• **Problem**
Starting at the line containing "export IMPL_maxSlewViolCount=0" and ending at the line containing "global route,9,sel[0],start_o[2]$_SDFFE_PN0P_,430", print every line of the material below exactly, both ends included, and stop there.
Records START
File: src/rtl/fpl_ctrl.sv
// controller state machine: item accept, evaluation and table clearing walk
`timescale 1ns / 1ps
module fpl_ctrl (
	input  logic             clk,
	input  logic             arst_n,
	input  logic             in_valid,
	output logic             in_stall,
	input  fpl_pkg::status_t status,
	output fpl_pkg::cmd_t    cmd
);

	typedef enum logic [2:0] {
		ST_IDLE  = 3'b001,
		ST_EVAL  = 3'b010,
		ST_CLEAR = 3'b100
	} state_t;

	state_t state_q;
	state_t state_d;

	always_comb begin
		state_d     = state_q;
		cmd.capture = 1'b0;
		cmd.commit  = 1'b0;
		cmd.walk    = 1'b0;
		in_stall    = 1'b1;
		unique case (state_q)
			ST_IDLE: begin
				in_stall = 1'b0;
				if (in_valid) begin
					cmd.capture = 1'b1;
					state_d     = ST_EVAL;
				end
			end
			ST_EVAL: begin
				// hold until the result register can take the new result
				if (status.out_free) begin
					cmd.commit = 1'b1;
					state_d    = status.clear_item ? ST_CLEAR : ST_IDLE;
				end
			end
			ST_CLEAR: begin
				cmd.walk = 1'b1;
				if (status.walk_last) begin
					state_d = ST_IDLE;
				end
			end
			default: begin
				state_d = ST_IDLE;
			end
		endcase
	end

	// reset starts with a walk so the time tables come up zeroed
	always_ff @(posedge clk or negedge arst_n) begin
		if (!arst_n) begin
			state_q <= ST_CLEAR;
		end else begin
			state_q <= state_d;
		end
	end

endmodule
Records END
Records START
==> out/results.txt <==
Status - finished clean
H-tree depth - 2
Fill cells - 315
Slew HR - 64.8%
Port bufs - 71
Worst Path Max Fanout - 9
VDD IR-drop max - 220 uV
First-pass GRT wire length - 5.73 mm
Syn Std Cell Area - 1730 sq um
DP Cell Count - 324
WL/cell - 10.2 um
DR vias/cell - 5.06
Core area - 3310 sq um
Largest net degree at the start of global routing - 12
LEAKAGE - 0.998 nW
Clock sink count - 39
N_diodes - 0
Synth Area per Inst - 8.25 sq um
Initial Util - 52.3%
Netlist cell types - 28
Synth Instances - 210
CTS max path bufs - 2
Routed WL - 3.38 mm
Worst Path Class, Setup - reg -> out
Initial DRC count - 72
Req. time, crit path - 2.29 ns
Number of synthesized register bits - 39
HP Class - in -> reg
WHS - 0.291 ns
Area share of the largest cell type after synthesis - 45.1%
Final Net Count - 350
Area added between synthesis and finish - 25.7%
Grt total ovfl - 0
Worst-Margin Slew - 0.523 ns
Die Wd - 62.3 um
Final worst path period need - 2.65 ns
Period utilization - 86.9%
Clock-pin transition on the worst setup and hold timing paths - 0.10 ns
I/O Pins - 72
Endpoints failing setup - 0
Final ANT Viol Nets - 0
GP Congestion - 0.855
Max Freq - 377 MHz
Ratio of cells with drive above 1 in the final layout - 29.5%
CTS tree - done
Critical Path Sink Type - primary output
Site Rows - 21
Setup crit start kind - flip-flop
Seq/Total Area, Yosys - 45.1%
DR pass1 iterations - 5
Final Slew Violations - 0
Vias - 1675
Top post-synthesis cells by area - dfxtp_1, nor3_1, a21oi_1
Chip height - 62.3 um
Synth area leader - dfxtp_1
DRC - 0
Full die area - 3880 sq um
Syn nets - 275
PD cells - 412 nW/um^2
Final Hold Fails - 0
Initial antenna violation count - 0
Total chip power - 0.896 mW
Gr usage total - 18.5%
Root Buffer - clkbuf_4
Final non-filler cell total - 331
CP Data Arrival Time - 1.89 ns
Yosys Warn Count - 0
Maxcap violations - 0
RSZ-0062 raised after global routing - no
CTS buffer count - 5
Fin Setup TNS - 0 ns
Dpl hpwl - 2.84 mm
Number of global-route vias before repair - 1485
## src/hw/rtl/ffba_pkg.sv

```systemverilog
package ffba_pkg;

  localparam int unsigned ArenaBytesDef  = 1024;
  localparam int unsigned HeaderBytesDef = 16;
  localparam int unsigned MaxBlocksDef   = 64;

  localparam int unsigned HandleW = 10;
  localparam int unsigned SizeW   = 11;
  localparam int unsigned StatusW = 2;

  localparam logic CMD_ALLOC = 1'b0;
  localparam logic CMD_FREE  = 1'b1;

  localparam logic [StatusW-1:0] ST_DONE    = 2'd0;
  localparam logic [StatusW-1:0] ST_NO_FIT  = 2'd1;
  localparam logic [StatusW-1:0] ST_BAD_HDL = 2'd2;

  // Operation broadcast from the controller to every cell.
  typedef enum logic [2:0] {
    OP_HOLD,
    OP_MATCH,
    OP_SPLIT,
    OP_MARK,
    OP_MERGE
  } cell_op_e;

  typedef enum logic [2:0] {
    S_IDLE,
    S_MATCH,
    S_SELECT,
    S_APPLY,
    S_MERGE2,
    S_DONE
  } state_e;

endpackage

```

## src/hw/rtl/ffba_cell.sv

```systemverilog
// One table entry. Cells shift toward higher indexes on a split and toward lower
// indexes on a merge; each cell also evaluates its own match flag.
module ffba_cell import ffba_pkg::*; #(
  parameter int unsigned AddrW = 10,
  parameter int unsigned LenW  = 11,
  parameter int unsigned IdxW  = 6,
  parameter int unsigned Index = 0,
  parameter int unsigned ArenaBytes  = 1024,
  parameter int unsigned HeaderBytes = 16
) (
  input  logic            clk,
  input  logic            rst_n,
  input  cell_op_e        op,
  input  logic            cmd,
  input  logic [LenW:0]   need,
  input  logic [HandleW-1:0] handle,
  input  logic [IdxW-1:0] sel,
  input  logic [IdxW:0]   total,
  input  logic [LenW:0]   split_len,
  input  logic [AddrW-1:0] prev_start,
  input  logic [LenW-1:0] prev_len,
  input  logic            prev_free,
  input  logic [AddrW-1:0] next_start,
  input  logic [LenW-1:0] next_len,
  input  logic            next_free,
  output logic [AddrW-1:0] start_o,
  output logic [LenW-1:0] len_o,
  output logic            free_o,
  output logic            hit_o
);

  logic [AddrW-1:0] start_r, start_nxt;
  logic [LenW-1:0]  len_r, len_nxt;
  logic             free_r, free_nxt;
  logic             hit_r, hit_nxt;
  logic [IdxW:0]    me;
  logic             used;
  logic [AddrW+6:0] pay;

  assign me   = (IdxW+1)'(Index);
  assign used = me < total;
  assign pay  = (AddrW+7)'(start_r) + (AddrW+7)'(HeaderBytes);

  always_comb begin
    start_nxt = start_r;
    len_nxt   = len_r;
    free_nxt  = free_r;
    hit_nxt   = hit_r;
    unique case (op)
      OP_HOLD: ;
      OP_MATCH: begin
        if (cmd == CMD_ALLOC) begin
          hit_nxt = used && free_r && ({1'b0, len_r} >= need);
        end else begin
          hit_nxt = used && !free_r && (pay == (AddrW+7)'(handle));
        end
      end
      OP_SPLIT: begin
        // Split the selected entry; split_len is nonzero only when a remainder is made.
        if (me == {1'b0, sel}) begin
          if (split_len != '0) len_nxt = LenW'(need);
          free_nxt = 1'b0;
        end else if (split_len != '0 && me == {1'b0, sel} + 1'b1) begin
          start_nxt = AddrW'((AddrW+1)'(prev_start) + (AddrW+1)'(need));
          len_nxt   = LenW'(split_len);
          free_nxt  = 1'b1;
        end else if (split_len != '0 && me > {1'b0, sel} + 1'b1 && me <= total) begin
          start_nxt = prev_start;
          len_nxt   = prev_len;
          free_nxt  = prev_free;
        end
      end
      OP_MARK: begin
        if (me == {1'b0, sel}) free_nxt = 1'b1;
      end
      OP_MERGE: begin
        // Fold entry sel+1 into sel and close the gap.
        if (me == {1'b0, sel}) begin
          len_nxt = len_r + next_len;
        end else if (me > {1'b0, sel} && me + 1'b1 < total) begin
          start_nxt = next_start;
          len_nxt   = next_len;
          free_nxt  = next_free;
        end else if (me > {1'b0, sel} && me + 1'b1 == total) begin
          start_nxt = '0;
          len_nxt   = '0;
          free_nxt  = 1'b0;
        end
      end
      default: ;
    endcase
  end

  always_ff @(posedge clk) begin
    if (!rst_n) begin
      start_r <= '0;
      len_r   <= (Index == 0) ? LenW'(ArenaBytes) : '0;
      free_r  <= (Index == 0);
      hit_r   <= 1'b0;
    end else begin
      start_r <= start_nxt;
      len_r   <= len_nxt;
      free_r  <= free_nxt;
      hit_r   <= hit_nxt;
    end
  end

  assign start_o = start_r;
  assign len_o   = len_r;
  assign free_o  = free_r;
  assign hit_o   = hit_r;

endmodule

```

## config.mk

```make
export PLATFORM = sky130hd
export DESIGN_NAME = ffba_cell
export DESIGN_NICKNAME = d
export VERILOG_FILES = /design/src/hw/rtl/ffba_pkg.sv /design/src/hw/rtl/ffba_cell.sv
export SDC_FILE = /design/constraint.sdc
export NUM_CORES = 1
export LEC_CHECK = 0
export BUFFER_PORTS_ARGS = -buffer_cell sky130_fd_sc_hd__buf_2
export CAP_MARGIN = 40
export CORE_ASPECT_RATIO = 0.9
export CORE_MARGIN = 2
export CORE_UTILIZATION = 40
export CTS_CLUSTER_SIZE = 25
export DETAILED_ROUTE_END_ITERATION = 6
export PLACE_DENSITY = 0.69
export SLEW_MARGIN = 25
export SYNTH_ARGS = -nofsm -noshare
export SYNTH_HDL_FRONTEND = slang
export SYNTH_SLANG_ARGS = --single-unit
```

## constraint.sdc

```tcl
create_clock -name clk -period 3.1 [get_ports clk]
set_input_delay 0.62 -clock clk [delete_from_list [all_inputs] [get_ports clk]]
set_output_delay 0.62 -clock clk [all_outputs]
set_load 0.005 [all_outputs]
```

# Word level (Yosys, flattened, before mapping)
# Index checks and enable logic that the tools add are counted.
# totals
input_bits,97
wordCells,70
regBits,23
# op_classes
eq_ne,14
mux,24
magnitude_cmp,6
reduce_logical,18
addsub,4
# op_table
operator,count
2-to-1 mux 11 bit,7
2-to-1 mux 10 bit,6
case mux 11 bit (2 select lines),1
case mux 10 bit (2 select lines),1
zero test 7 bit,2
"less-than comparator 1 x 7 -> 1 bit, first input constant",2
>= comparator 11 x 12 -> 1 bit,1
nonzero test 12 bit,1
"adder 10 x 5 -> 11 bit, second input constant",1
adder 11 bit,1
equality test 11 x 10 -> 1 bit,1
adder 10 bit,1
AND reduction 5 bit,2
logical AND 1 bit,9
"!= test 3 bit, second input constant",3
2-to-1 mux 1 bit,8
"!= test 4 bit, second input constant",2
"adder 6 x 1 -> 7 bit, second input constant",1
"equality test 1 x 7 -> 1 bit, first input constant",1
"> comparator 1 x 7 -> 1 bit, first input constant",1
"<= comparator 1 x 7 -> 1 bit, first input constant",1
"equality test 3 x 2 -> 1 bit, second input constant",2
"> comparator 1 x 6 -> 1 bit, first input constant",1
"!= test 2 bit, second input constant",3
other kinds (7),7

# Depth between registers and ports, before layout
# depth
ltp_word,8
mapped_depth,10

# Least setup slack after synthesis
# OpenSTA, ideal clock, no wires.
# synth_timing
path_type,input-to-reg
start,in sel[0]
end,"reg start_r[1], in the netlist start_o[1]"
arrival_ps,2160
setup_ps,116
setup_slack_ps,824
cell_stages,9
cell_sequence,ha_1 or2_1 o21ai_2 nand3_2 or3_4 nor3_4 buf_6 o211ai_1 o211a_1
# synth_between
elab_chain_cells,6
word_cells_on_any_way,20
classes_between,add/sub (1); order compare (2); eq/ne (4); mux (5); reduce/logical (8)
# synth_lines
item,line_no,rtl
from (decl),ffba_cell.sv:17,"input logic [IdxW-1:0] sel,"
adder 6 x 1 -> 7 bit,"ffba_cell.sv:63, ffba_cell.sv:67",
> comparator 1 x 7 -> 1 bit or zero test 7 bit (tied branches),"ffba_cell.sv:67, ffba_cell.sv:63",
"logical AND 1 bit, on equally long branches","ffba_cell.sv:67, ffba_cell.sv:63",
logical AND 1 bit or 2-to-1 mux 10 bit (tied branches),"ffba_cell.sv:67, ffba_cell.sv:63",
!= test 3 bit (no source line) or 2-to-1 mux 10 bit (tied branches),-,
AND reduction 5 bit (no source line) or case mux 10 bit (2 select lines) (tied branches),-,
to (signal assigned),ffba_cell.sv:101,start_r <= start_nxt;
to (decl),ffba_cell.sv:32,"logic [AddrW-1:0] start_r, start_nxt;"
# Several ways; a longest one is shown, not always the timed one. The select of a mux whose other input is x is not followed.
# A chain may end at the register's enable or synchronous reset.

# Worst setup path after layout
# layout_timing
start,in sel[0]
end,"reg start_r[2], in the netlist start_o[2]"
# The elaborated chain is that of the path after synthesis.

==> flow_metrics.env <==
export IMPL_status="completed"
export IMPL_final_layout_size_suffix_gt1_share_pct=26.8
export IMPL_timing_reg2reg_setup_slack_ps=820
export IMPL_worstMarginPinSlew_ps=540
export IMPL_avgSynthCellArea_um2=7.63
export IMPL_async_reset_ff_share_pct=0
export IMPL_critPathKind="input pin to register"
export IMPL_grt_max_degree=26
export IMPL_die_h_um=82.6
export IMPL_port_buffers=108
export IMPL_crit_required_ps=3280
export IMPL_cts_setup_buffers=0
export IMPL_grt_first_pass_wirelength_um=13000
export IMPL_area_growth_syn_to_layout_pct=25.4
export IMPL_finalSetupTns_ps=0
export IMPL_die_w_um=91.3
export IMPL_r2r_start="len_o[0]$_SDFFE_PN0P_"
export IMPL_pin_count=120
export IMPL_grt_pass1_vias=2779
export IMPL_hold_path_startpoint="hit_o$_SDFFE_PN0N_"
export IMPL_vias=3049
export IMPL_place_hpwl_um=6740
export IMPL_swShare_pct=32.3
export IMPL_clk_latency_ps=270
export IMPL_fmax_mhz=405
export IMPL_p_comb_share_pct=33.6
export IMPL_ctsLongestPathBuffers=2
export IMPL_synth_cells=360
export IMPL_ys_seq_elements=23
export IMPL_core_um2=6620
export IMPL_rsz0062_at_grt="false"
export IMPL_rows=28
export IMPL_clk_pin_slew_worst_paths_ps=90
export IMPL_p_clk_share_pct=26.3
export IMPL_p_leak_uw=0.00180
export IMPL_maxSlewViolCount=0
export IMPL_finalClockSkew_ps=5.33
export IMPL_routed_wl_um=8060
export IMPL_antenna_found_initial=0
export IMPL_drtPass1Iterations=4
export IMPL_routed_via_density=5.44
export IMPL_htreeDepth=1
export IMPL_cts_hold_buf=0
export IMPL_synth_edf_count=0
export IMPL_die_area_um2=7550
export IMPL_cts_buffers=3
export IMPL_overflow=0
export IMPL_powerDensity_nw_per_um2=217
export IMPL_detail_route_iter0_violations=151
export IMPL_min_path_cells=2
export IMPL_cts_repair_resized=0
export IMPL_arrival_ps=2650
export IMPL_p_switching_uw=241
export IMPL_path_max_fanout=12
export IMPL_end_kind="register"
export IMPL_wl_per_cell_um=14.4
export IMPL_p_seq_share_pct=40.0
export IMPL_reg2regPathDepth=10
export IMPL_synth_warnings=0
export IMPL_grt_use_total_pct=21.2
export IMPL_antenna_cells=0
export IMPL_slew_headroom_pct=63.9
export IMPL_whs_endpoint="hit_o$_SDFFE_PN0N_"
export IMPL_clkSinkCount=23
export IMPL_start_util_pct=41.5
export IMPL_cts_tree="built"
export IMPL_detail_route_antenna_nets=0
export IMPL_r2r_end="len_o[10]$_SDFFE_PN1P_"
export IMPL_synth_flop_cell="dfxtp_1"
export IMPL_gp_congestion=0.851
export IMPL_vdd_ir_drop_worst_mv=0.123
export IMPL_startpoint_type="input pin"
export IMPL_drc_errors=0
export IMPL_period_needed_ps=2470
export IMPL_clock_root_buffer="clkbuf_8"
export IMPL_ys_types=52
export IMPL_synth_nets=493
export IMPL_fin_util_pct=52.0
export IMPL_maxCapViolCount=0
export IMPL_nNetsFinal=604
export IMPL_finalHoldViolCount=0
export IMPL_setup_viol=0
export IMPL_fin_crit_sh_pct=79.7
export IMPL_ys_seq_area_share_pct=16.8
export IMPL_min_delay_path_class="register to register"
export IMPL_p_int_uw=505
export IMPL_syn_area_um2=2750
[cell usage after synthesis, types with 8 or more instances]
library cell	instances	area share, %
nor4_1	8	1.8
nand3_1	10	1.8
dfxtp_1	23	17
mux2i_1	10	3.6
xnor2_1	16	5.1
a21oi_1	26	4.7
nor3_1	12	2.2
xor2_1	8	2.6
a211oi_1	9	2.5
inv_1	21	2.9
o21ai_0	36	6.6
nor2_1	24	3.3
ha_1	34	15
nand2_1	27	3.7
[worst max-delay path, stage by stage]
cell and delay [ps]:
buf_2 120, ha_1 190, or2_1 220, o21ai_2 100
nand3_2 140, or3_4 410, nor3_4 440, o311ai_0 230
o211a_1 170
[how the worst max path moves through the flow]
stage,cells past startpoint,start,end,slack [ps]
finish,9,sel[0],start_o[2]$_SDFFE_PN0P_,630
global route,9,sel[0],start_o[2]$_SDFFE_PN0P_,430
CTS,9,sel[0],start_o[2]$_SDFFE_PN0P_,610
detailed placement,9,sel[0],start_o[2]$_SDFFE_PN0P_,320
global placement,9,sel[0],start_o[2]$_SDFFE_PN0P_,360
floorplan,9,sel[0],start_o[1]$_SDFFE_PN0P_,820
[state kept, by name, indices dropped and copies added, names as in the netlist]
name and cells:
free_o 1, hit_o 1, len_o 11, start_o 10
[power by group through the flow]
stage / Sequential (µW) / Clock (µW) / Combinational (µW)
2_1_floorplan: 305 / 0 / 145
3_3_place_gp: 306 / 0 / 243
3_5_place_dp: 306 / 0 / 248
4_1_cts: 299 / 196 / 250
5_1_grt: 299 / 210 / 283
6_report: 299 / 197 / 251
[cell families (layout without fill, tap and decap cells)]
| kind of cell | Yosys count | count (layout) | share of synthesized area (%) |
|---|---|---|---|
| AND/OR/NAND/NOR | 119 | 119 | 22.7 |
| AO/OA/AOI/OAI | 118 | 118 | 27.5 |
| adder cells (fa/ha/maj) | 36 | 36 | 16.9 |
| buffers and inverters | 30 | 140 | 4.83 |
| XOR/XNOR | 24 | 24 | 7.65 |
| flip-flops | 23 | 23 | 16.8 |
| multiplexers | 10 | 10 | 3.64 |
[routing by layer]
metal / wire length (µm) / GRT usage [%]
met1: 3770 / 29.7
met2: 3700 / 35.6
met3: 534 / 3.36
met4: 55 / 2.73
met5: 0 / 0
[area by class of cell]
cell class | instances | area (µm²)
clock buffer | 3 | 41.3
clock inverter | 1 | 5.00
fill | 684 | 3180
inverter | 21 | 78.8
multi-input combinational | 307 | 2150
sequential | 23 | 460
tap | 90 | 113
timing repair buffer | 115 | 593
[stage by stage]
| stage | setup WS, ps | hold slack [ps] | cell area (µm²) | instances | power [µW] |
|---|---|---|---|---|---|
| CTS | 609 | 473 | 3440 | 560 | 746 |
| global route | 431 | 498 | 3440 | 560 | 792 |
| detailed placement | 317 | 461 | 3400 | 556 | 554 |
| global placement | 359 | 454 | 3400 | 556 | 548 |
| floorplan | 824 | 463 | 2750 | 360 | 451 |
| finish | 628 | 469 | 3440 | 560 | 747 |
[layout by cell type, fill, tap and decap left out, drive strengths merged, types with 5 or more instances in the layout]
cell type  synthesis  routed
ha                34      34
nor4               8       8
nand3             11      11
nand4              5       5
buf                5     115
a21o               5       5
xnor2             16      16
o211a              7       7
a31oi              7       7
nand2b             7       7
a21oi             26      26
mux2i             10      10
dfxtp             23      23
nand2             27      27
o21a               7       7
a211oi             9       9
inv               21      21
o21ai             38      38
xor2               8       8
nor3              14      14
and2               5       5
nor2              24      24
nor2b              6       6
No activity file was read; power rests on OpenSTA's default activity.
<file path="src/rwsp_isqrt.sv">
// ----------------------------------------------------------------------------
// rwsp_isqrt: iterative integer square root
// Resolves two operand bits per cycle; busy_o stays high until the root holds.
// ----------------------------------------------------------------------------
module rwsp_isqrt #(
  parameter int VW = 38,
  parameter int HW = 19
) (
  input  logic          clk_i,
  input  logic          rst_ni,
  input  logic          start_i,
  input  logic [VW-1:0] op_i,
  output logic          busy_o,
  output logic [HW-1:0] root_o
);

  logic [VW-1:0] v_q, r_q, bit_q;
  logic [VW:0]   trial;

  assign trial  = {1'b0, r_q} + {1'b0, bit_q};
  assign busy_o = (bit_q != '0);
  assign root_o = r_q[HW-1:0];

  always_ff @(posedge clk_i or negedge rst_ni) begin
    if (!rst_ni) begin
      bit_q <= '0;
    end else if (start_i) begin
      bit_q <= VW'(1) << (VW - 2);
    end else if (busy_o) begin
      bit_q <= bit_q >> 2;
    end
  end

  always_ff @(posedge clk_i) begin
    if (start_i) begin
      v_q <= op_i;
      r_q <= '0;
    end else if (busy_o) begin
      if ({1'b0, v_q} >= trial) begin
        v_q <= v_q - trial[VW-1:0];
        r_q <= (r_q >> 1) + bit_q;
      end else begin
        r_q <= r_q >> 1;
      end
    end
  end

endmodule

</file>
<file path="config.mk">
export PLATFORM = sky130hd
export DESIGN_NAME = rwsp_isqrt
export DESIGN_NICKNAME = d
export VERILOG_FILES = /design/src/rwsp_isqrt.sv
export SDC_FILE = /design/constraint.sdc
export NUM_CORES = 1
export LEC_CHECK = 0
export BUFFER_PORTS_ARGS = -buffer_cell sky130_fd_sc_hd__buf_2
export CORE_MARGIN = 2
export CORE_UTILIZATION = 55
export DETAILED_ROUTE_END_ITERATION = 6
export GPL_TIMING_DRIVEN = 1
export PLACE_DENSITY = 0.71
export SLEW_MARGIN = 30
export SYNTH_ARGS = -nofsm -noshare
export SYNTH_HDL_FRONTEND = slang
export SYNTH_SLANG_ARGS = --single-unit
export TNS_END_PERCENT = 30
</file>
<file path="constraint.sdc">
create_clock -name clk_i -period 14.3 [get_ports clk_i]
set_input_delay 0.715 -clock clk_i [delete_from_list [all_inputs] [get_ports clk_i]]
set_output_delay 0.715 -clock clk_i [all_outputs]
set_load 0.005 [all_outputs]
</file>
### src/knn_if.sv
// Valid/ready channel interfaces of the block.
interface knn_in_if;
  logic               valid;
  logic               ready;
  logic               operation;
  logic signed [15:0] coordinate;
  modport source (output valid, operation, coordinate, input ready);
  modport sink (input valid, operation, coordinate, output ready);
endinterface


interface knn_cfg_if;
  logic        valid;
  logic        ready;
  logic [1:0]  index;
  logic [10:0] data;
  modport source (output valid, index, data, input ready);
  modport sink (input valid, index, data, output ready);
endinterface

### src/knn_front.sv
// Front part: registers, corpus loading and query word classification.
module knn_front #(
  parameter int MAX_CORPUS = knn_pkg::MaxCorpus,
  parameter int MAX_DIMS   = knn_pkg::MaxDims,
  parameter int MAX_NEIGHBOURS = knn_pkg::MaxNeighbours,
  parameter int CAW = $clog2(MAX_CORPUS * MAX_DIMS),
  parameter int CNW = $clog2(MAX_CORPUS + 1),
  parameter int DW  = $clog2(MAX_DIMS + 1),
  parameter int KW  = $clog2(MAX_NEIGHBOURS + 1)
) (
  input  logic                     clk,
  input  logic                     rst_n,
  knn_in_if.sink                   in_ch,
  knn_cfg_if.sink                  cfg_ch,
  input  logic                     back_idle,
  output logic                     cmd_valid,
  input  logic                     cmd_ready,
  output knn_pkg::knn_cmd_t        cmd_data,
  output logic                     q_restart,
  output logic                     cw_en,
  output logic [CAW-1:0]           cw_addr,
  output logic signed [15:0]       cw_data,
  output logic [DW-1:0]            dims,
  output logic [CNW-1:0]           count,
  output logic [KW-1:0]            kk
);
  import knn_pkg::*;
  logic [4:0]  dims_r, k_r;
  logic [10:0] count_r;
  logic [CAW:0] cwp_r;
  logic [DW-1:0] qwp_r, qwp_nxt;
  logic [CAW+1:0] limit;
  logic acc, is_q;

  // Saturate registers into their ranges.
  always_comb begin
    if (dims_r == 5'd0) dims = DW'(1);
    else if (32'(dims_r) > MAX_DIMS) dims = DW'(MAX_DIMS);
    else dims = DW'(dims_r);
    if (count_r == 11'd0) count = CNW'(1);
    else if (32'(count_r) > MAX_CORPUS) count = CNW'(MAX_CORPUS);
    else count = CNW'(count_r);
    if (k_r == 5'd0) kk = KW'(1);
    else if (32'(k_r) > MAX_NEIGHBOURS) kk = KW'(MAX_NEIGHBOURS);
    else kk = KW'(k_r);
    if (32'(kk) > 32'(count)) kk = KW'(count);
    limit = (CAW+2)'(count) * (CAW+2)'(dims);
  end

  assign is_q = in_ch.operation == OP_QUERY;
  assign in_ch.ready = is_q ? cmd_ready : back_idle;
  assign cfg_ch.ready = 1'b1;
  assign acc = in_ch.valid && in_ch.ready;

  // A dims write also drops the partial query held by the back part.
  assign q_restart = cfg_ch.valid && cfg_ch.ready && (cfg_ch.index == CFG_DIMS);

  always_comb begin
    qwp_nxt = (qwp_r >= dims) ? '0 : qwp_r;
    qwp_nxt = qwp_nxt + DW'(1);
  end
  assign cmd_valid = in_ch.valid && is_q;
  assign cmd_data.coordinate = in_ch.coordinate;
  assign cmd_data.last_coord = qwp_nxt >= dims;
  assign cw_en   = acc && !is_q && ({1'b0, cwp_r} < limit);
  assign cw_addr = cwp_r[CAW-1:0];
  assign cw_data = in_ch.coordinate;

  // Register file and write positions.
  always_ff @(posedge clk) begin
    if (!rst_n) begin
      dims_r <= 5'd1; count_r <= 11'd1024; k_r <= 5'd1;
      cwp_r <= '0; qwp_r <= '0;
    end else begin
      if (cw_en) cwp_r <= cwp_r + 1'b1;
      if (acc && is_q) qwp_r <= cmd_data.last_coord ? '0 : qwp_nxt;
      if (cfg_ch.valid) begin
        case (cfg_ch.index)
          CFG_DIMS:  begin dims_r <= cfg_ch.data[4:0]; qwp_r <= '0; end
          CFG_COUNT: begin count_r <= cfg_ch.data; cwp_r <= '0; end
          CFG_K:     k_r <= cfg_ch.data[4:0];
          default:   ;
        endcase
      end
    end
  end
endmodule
Records END
• **Reply to the task**
export IMPL_maxSlewViolCount=0
export IMPL_finalClockSkew_ps=5.33
export IMPL_routed_wl_um=8060
export IMPL_antenna_found_initial=0
export IMPL_drtPass1Iterations=4
export IMPL_routed_via_density=5.44
export IMPL_htreeDepth=1
export IMPL_cts_hold_buf=0
export IMPL_synth_edf_count=0
export IMPL_die_area_um2=7550
export IMPL_cts_buffers=3
export IMPL_overflow=0
export IMPL_powerDensity_nw_per_um2=217
export IMPL_detail_route_iter0_violations=151
export IMPL_min_path_cells=2
export IMPL_cts_repair_resized=0
export IMPL_arrival_ps=2650
export IMPL_p_switching_uw=241
export IMPL_path_max_fanout=12
export IMPL_end_kind="register"
export IMPL_wl_per_cell_um=14.4
export IMPL_p_seq_share_pct=40.0
export IMPL_reg2regPathDepth=10
export IMPL_synth_warnings=0
export IMPL_grt_use_total_pct=21.2
export IMPL_antenna_cells=0
export IMPL_slew_headroom_pct=63.9
export IMPL_whs_endpoint="hit_o$_SDFFE_PN0N_"
export IMPL_clkSinkCount=23
export IMPL_start_util_pct=41.5
export IMPL_cts_tree="built"
export IMPL_detail_route_antenna_nets=0
export IMPL_r2r_end="len_o[10]$_SDFFE_PN1P_"
export IMPL_synth_flop_cell="dfxtp_1"
export IMPL_gp_congestion=0.851
export IMPL_vdd_ir_drop_worst_mv=0.123
export IMPL_startpoint_type="input pin"
export IMPL_drc_errors=0
export IMPL_period_needed_ps=2470
export IMPL_clock_root_buffer="clkbuf_8"
export IMPL_ys_types=52
export IMPL_synth_nets=493
export IMPL_fin_util_pct=52.0
export IMPL_maxCapViolCount=0
export IMPL_nNetsFinal=604
export IMPL_finalHoldViolCount=0
export IMPL_setup_viol=0
export IMPL_fin_crit_sh_pct=79.7
export IMPL_ys_seq_area_share_pct=16.8
export IMPL_min_delay_path_class="register to register"
export IMPL_p_int_uw=505
export IMPL_syn_area_um2=2750
[cell usage after synthesis, types with 8 or more instances]
library cell	instances	area share, %
nor4_1	8	1.8
nand3_1	10	1.8
dfxtp_1	23	17
mux2i_1	10	3.6
xnor2_1	16	5.1
a21oi_1	26	4.7
nor3_1	12	2.2
xor2_1	8	2.6
a211oi_1	9	2.5
inv_1	21	2.9
o21ai_0	36	6.6
nor2_1	24	3.3
ha_1	34	15
nand2_1	27	3.7
[worst max-delay path, stage by stage]
cell and delay [ps]:
buf_2 120, ha_1 190, or2_1 220, o21ai_2 100
nand3_2 140, or3_4 410, nor3_4 440, o311ai_0 230
o211a_1 170
[how the worst max path moves through the flow]
stage,cells past startpoint,start,end,slack [ps]
finish,9,sel[0],start_o[2]$_SDFFE_PN0P_,630
global route,9,sel[0],start_o[2]$_SDFFE_PN0P_,430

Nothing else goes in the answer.